- Opening Delimiter -

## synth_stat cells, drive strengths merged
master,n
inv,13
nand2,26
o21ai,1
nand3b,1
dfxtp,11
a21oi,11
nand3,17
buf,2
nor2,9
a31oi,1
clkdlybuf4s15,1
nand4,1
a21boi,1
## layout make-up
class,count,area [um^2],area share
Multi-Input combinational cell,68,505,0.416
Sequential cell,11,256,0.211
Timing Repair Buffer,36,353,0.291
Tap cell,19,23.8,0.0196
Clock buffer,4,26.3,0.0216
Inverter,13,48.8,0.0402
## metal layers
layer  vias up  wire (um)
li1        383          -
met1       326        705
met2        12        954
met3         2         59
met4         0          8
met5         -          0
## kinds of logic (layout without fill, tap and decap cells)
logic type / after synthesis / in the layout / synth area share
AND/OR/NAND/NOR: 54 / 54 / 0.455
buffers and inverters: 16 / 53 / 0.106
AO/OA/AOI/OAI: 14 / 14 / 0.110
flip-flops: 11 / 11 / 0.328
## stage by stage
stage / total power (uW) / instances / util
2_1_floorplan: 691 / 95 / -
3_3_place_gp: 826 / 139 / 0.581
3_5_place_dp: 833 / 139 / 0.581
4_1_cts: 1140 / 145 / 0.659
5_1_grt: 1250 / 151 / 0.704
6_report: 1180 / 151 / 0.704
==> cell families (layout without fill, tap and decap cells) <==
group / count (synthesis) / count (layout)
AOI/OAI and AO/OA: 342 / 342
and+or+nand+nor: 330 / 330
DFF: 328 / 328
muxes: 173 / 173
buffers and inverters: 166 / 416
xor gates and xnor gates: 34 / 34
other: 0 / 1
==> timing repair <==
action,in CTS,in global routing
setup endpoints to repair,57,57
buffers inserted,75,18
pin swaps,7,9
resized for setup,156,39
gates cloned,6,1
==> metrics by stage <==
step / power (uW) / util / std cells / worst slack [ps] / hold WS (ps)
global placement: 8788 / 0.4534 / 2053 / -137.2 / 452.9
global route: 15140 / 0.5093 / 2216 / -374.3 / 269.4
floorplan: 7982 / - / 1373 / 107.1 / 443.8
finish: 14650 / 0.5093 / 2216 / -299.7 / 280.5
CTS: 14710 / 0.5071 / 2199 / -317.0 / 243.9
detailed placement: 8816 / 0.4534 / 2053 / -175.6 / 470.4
<file path="src/rtl/mrsel_pkg.sv">
package mrsel_pkg;
    localparam int PTR_W = 2;

    typedef enum logic [PTR_W-1:0] {
        SEL_M0 = 2'd0,
        SEL_M1 = 2'd1,
        SEL_M2 = 2'd2
    } mrsel_state_t;

    localparam int NUM_MR = 3;
endpackage

</file>
<file path="src/rtl/mrsel_ptr_fsm.sv">
module mrsel_ptr_fsm
    import mrsel_pkg::*;
(
    input  logic              clk,
    input  logic              rst_n,
    input  logic              acc_i,
    input  logic              rew0_i,
    input  logic              rew1_i,
    output mrsel_state_t      state_o,
    output logic [NUM_MR-1:0] sel_oh_o
);
    mrsel_state_t state_q, state_d;

    // next-state logic
    always_comb begin
        state_d = state_q;
        if (rew0_i) begin
            state_d = SEL_M0;                 // REWIND0
        end else if (rew1_i) begin
            state_d = SEL_M1;                 // REWIND1
        end else if (acc_i) begin
            unique case (state_q)
                SEL_M0:  state_d = SEL_M1;    // STEP
                SEL_M1:  state_d = SEL_M2;    // STEP
                SEL_M2:  state_d = SEL_M2;    // HOLD
                default: state_d = SEL_M1;
            endcase
        end
    end

    // state register
    always_ff @(posedge clk) begin
        if (!rst_n) state_q <= SEL_M1;
        else        state_q <= state_d;
    end

    // outputs
    always_comb begin
        sel_oh_o = '0;
        unique case (state_q)
            SEL_M0:  sel_oh_o[0] = 1'b1;
            SEL_M1:  sel_oh_o[1] = 1'b1;
            SEL_M2:  sel_oh_o[2] = 1'b1;
            default: sel_oh_o = '0;
        endcase
    end

    assign state_o = state_q;
endmodule

</file>
<file path="src/rtl/mrsel_regfile.sv">
module mrsel_regfile
    import mrsel_pkg::*;
#(
    parameter int DW = 8
) (
    input  logic              clk,
    input  logic              rst_n,
    input  logic [NUM_MR-1:0] sel_oh_i,
    input  logic              we_i,
    input  logic [DW-1:0]     wdata_i,
    output logic [DW-1:0]     rdata_o
);
    logic [NUM_MR-1:0][DW-1:0] mr_q;

    for (genvar r = 0; r < NUM_MR; r++) begin : g_reg
        always_ff @(posedge clk) begin
            if (!rst_n)                    mr_q[r] <= '0;
            else if (we_i && sel_oh_i[r]) mr_q[r] <= wdata_i;
        end
    end

    always_comb begin
        rdata_o = '0;
        for (int r = 0; r < NUM_MR; r++) begin
            if (sel_oh_i[r]) rdata_o = rdata_o | mr_q[r];
        end
    end
endmodule

</file>
<file path="src/rtl/mrsel_bank.sv">
module mrsel_bank
    import mrsel_pkg::*;
#(
    parameter int          NUM_CH    = 2,
    parameter int          AW        = 4,
    parameter int          DW        = 8,
    parameter int          CH_STRIDE = 8,
    parameter int          MODE_OFS  = 0,
    parameter int          CMD_OFS   = 2,
    parameter logic [7:0]  CODE_REW0 = 8'hB0,
    parameter logic [7:0]  CODE_REW1 = 8'h10
) (
    input  logic          clk,
    input  logic          rst_n,
    input  logic [AW-1:0] addr,
    input  logic          rd_en,
    input  logic          wr_en,
    input  logic [DW-1:0] wdata,
    output logic [DW-1:0] rdata
);
    logic [NUM_CH-1:0][PTR_W-1:0] ptr_vec;
    logic [NUM_CH-1:0][DW-1:0]    ch_rdata;
    logic [NUM_CH-1:0]            ch_rd;

    for (genvar c = 0; c < NUM_CH; c++) begin : g_ch
        localparam logic [AW-1:0] MODE_A = AW'(c * CH_STRIDE + MODE_OFS);
        localparam logic [AW-1:0] CMD_A  = AW'(c * CH_STRIDE + CMD_OFS);

        logic              hit_mode, hit_cmd, acc, rew0, rew1;
        logic [NUM_MR-1:0] sel_oh;
        logic [DW-1:0]     rf_rdata;
        mrsel_state_t      st;

        assign hit_mode = (addr == MODE_A);
        assign hit_cmd  = (addr == CMD_A);
        assign acc      = hit_mode && (rd_en || wr_en);
        assign rew0     = hit_cmd && wr_en && (wdata == DW'(CODE_REW0));
        assign rew1     = hit_cmd && wr_en && (wdata == DW'(CODE_REW1));

        mrsel_ptr_fsm u_fsm (
            .clk      (clk),
            .rst_n    (rst_n),
            .acc_i    (acc),
            .rew0_i   (rew0),
            .rew1_i   (rew1),
            .state_o  (st),
            .sel_oh_o (sel_oh)
        );

        mrsel_regfile #(.DW(DW)) u_rf (
            .clk      (clk),
            .rst_n    (rst_n),
            .sel_oh_i (sel_oh),
            .we_i     (hit_mode && wr_en),
            .wdata_i  (wdata),
            .rdata_o  (rf_rdata)
        );

        assign ptr_vec[c]  = st;
        assign ch_rd[c]    = hit_mode && rd_en;
        assign ch_rdata[c] = ch_rd[c] ? rf_rdata : '0;
    end

    always_comb begin
        rdata = '0;
        for (int c = 0; c < NUM_CH; c++) rdata = rdata | ch_rdata[c];
    end
endmodule

</file>
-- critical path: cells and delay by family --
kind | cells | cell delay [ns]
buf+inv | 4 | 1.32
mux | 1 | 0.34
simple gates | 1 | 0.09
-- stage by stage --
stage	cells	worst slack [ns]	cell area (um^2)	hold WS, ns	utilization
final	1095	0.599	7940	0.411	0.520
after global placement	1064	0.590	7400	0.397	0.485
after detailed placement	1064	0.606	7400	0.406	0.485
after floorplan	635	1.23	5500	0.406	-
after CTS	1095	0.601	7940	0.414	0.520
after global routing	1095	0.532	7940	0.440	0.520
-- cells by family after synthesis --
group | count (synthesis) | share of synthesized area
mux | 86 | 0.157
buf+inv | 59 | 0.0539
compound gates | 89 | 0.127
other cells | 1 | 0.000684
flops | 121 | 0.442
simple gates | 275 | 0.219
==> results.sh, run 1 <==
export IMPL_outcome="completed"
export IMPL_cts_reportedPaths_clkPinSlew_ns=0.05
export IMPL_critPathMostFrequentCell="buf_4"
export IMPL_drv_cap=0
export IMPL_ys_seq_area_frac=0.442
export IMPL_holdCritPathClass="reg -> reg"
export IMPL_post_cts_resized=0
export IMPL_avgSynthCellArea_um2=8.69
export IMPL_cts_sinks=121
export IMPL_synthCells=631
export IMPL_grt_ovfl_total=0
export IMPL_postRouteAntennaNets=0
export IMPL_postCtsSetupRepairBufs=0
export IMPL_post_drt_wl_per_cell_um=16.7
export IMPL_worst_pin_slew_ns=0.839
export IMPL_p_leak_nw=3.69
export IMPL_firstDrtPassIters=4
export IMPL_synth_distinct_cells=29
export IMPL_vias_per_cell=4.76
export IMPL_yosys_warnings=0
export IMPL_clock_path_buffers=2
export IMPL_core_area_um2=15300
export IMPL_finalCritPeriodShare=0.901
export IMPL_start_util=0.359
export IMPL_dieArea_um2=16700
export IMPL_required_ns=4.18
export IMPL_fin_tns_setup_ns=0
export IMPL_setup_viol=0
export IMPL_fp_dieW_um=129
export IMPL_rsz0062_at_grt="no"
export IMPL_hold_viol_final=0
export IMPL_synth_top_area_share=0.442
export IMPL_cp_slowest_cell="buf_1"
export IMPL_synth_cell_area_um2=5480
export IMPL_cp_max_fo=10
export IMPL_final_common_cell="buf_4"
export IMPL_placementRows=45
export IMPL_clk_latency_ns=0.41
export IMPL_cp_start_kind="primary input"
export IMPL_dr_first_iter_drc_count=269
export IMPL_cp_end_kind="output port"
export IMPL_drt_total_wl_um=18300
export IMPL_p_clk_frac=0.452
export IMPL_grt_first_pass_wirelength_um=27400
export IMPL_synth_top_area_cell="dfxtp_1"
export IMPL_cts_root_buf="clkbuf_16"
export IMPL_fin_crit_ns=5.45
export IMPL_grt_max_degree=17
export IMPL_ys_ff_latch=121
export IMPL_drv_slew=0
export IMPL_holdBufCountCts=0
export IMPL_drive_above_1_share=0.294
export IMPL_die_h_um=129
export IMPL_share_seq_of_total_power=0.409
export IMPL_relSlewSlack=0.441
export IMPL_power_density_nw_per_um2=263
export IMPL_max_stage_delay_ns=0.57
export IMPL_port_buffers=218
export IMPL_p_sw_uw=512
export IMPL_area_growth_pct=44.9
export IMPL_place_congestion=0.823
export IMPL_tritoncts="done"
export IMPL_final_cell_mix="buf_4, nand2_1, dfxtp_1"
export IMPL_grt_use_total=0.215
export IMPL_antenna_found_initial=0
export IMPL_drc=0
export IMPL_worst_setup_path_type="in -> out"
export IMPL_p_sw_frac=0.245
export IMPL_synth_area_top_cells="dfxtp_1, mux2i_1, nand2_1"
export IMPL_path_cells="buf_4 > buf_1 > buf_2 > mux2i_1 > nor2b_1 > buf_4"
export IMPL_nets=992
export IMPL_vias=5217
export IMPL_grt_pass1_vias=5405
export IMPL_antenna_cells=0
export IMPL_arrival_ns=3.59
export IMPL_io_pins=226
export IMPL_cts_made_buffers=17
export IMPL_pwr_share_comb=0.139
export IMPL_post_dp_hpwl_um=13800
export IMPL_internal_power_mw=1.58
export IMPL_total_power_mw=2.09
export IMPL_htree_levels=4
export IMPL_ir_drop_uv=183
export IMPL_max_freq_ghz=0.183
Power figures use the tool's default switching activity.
<file path="src/rtl/usb_txn_pkg.sv">
package usb_txn_pkg;
    typedef enum logic [2:0] {
        S_IDLE,
        S_RX_TOK,
        S_WAIT_DATA,
        S_RX_DATA,
        S_TX_ACK,
        S_TX_DATA
    } seq_state_t;

    localparam logic [7:0] PID_SETUP = 8'h2D;
    localparam logic [7:0] PID_IN    = 8'h69;
    localparam logic [7:0] PID_DATA0 = 8'hC3;
    localparam logic [7:0] PID_ACK   = 8'hD2;
endpackage

</file>
<file path="src/rtl/usb_pid_check.sv">
module usb_pid_check
    import usb_txn_pkg::*;
(
    input  logic [7:0] pid,
    output logic       is_setup,
    output logic       is_in,
    output logic       is_data0
);
    logic compl_ok;

    always_comb begin
        compl_ok = (pid[7:4] == ~pid[3:0]);
        is_setup = compl_ok && (pid[3:0] == PID_SETUP[3:0]);
        is_in    = compl_ok && (pid[3:0] == PID_IN[3:0]);
        is_data0 = compl_ok && (pid[3:0] == PID_DATA0[3:0]);
    end
endmodule

</file>
<file path="src/rtl/usb_tx_mux.sv">
module usb_tx_mux
    import usb_txn_pkg::*;
#(
    parameter int              PAYLOAD_BYTES = 8,
    parameter logic [8*PAYLOAD_BYTES-1:0] PAYLOAD = '0,
    parameter int              IDX_W = 4
) (
    input  logic [IDX_W-1:0] idx,
    input  logic [15:0]      crc16,
    output logic [7:0]       byte_o,
    output logic             last_o
);
    localparam int LAST_IDX = PAYLOAD_BYTES + 2;

    logic [7:0] pay_arr [PAYLOAD_BYTES];

    for (genvar g = 0; g < PAYLOAD_BYTES; g++) begin : g_pay
        assign pay_arr[g] = PAYLOAD[8*g +: 8];
    end

    always_comb begin
        byte_o = PID_DATA0;
        last_o = (int'(idx) == LAST_IDX);
        if (int'(idx) == 0) begin
            byte_o = PID_DATA0;
        end else if (int'(idx) <= PAYLOAD_BYTES) begin
            byte_o = pay_arr[int'(idx) - 1];
        end else if (int'(idx) == PAYLOAD_BYTES + 1) begin
            byte_o = crc16[7:0];
        end else begin
            byte_o = crc16[15:8];
        end
    end
endmodule

</file>
<file path="src/rtl/usb_txn_seq.sv">
module usb_txn_seq
    import usb_txn_pkg::*;
#(
    parameter int ADDR_W        = 7,
    parameter int SETUP_LEN     = 8,
    parameter int ADDR_BYTE     = 2,
    parameter int PAYLOAD_BYTES = 8,
    parameter logic [8*PAYLOAD_BYTES-1:0] PAYLOAD = 64'h8877_6655_4433_2211
) (
    input  logic        clk,
    input  logic        rst,
    input  logic        rx_valid,
    input  logic [7:0]  rx_byte,
    input  logic        rx_sop,
    input  logic        rx_eop,
    input  logic        rx_crc_ok,
    input  logic [15:0] tx_crc16,
    input  logic        tx_ready,
    output logic        tx_valid,
    output logic [7:0]  tx_byte,
    output logic        tx_last
);
    localparam int TOK_LAST_IDX  = 2;
    localparam int DATA_LAST_IDX = SETUP_LEN + 2;
    localparam int CAP_IDX       = ADDR_BYTE + 1;
    localparam int CNT_W         = $clog2(DATA_LAST_IDX + 2);
    localparam int TX_LAST_IDX   = PAYLOAD_BYTES + 2;
    localparam int IDX_W         = $clog2(TX_LAST_IDX + 1);

    seq_state_t          state, nxt;
    logic [7:0]          pid_q;
    logic [7:0]          cap_byte;
    logic [CNT_W-1:0]    rx_cnt;
    logic [ADDR_W-1:0]   dev_addr;
    logic [IDX_W-1:0]    tx_idx;
    logic                is_setup, is_in, is_data0;
    logic                addr_hit, tok_good, data_good;
    logic [7:0]          mux_byte;
    logic                mux_last;

    usb_pid_check u_pid (
        .pid      (pid_q),
        .is_setup (is_setup),
        .is_in    (is_in),
        .is_data0 (is_data0)
    );

    usb_tx_mux #(
        .PAYLOAD_BYTES (PAYLOAD_BYTES),
        .PAYLOAD       (PAYLOAD),
        .IDX_W         (IDX_W)
    ) u_mux (
        .idx    (tx_idx),
        .crc16  (tx_crc16),
        .byte_o (mux_byte),
        .last_o (mux_last)
    );

    always_comb begin
        addr_hit  = (cap_byte[ADDR_W-1:0] == dev_addr);
        tok_good  = rx_crc_ok && (int'(rx_cnt) == TOK_LAST_IDX) && addr_hit;
        data_good = rx_crc_ok && (int'(rx_cnt) == DATA_LAST_IDX) && is_data0;
    end

    // State register
    always_ff @(posedge clk) begin
        if (rst) state <= S_IDLE;
        else     state <= nxt;
    end

    // Next-state logic
    always_comb begin
        nxt = state;
        unique case (state)
            S_IDLE:
                if (rx_valid && rx_sop && !rx_eop) nxt = S_RX_TOK;
            S_RX_TOK:
                if (rx_valid && rx_eop) begin
                    if (tok_good && is_setup)   nxt = S_WAIT_DATA;
                    else if (tok_good && is_in) nxt = S_TX_DATA;
                    else                        nxt = S_IDLE;
                end
            S_WAIT_DATA:
                if (rx_valid && rx_sop) nxt = rx_eop ? S_IDLE : S_RX_DATA;
            S_RX_DATA:
                if (rx_valid && rx_eop) nxt = data_good ? S_TX_ACK : S_IDLE;
            S_TX_ACK:
                if (tx_ready) nxt = S_IDLE;
            S_TX_DATA:
                if (tx_ready && mux_last) nxt = S_IDLE;
            default: nxt = S_IDLE;
        endcase
    end

    // Packet tracking, address register and transmit index
    always_ff @(posedge clk) begin
        if (rst) begin
            pid_q    <= '0;
            cap_byte <= '0;
            rx_cnt   <= '0;
            dev_addr <= '0;
            tx_idx   <= '0;
        end else begin
            if ((state == S_IDLE || state == S_WAIT_DATA) && rx_valid && rx_sop) begin
                pid_q  <= rx_byte;
                rx_cnt <= CNT_W'(1);
            end else if ((state == S_RX_TOK || state == S_RX_DATA) && rx_valid) begin
                if ((state == S_RX_TOK && int'(rx_cnt) == 1) ||
                    (state == S_RX_DATA && int'(rx_cnt) == CAP_IDX))
                    cap_byte <= rx_byte;
                if (rx_cnt != '1) rx_cnt <= rx_cnt + 1'b1;
            end
            if (state == S_RX_DATA && nxt == S_TX_ACK)
                dev_addr <= cap_byte[ADDR_W-1:0];
            if (state != S_TX_DATA)  tx_idx <= '0;
            else if (tx_ready)       tx_idx <= tx_idx + 1'b1;
        end
    end

    // Outputs
    always_comb begin
        tx_valid = 1'b0;
        tx_byte  = 8'h00;
        tx_last  = 1'b0;
        unique case (state)
            S_TX_ACK: begin
                tx_valid = 1'b1;
                tx_byte  = PID_ACK;
                tx_last  = 1'b1;
            end
            S_TX_DATA: begin
                tx_valid = 1'b1;
                tx_byte  = mux_byte;
                tx_last  = mux_last;
            end
            default: ;
        endcase
    end

    AST_RST_IDLE: assert property (@(posedge clk)
        rst |=> (state == S_IDLE && dev_addr == '0));

    AST_ADDR_ONLY_ACK: assert property (@(posedge clk) disable iff (rst)
        !$stable(dev_addr) |-> (state == S_TX_ACK));

    AST_PKT_END: assert property (@(posedge clk) disable iff (rst)
        (tx_valid && tx_ready && tx_last) |=> !tx_valid);

    AST_BAD_TOK_QUIET: assert property (@(posedge clk) disable iff (rst)
        (state == S_RX_TOK && rx_valid && rx_eop && !rx_crc_ok) |=> !tx_valid);

    AST_TX_HOLD: assert property (@(posedge clk) disable iff (rst)
        (tx_valid && !tx_ready) |=> (tx_valid && $stable(tx_byte)));
endmodule

</file>
==> src/rtl/usb_lp_sleep_pkg.sv <==
package usb_lp_sleep_pkg;
  localparam int CTRL_PWRDN = 0;
  localparam int CTRL_WAKE  = 1;
  localparam int CTRL_WKDIS = 2;
  localparam int CTRL_SE0   = 3;
  localparam int EVT_SUSP   = 0;
  localparam int EVT_RESUME = 1;
  localparam logic SEL_CTRL = 1'b0;
  localparam logic SEL_EVT  = 1'b1;

  typedef struct packed {
    logic dp;
    logic dm;
  } line_t;

  typedef struct packed {
    logic se0;
    logic wake_dis;
    logic wake;
  } bus_ctrl_t;
endpackage

==> src/rtl/usb_lp_idle_mon.sv <==
module usb_lp_idle_mon
  import usb_lp_sleep_pkg::*;
#(
  parameter int IDLE_CYCLES = 18000
) (
  input  logic  clk,
  input  logic  rst,
  input  line_t line_in,
  input  logic  adv,
  output logic  line_change,
  output logic  susp_pulse,
  output logic  resume_pulse
);
  localparam int CW = $clog2(IDLE_CYCLES + 1);
  localparam logic [CW-1:0] LIMIT = CW'(IDLE_CYCLES);

  line_t         line_q;
  logic [CW-1:0] idle_cnt;
  logic          at_limit;

  assign line_change  = (line_in != line_q);
  assign at_limit     = (idle_cnt == LIMIT);
  assign susp_pulse   = !line_change && adv && (idle_cnt == LIMIT - 1'b1);
  assign resume_pulse = line_change && at_limit;

  always_ff @(posedge clk) begin
    line_q <= line_in;
    if (rst) begin
      idle_cnt <= '0;
    end else if (line_change) begin
      idle_cnt <= '0;
    end else if (adv && !at_limit) begin
      idle_cnt <= idle_cnt + 1'b1;
    end
  end

  assert_idle_restart_R2: assert property (@(posedge clk) disable iff (rst)
    line_change |=> (idle_cnt == '0))
    else $error("idle count not restarted by line change");

  assert_idle_frozen_R8: assert property (@(posedge clk) disable iff (rst)
    (!adv && !line_change) |=> $stable(idle_cnt))
    else $error("idle count moved without advance");
endmodule
==> config.mk <==
export PLATFORM = sky130hd
export DESIGN_NAME = uart_tx_host
export DESIGN_NICKNAME = d
export VERILOG_FILES = /design/src/rtl/uart_tx_host.sv
export SDC_FILE = /design/constraint.sdc
export NUM_CORES = 1
export LEC_CHECK = 0
export BUFFER_PORTS_ARGS = -buffer_cell sky130_fd_sc_hd__buf_2
export CAP_MARGIN = 20
export CORE_MARGIN = 2
export CORE_UTILIZATION = 55
export DETAILED_ROUTE_END_ITERATION = 10
export PLACE_DENSITY = 0.71
export SLEW_MARGIN = 40
export SYNTH_ARGS = -nofsm -noshare
export SYNTH_HDL_FRONTEND = slang
export SYNTH_SLANG_ARGS = --single-unit
==> constraint.sdc <==
create_clock -name clk -period 4 [get_ports clk]
set_input_delay 0.8 -clock clk [delete_from_list [all_inputs] [get_ports clk]]
set_output_delay 0.8 -clock clk [all_outputs]
set_load 0.05 [all_outputs]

- Closing Delimiter -

-- Task statement --
Within the material above, transcribe exactly the lines that run from the line holding "export IMPL_fin_tns_setup_ns=0" through the line holding "export IMPL_cp_max_fo=10".

-- Expected answer --
export IMPL_fin_tns_setup_ns=0
export IMPL_setup_viol=0
export IMPL_fp_dieW_um=129
export IMPL_rsz0062_at_grt="no"
export IMPL_hold_viol_final=0
export IMPL_synth_top_area_share=0.442
export IMPL_cp_slowest_cell="buf_1"
export IMPL_synth_cell_area_um2=5480
export IMPL_cp_max_fo=10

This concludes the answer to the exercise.